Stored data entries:

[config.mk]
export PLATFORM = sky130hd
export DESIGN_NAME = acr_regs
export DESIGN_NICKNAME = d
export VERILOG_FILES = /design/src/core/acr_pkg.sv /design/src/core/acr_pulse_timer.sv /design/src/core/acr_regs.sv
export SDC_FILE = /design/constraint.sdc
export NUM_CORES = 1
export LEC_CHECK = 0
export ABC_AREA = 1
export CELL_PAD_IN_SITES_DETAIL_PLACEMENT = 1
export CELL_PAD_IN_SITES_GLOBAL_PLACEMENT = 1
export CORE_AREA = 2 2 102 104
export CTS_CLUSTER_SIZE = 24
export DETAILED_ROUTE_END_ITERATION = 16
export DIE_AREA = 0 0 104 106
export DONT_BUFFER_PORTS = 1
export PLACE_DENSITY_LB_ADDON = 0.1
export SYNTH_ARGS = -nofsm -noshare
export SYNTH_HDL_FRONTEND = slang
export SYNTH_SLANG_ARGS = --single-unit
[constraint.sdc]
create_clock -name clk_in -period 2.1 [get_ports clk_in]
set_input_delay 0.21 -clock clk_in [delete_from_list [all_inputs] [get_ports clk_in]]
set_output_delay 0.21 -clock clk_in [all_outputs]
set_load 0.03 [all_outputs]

## [Directions]
Print the line with "export SYNTH_HDL_FRONTEND = slang" and every line after it in the entries above, exactly as written. Leave out all other lines.

## [Completed task]
export SYNTH_HDL_FRONTEND = slang
export SYNTH_SLANG_ARGS = --single-unit
[constraint.sdc]
create_clock -name clk_in -period 2.1 [get_ports clk_in]
set_input_delay 0.21 -clock clk_in [delete_from_list [all_inputs] [get_ports clk_in]]
set_output_delay 0.21 -clock clk_in [all_outputs]
set_load 0.03 [all_outputs]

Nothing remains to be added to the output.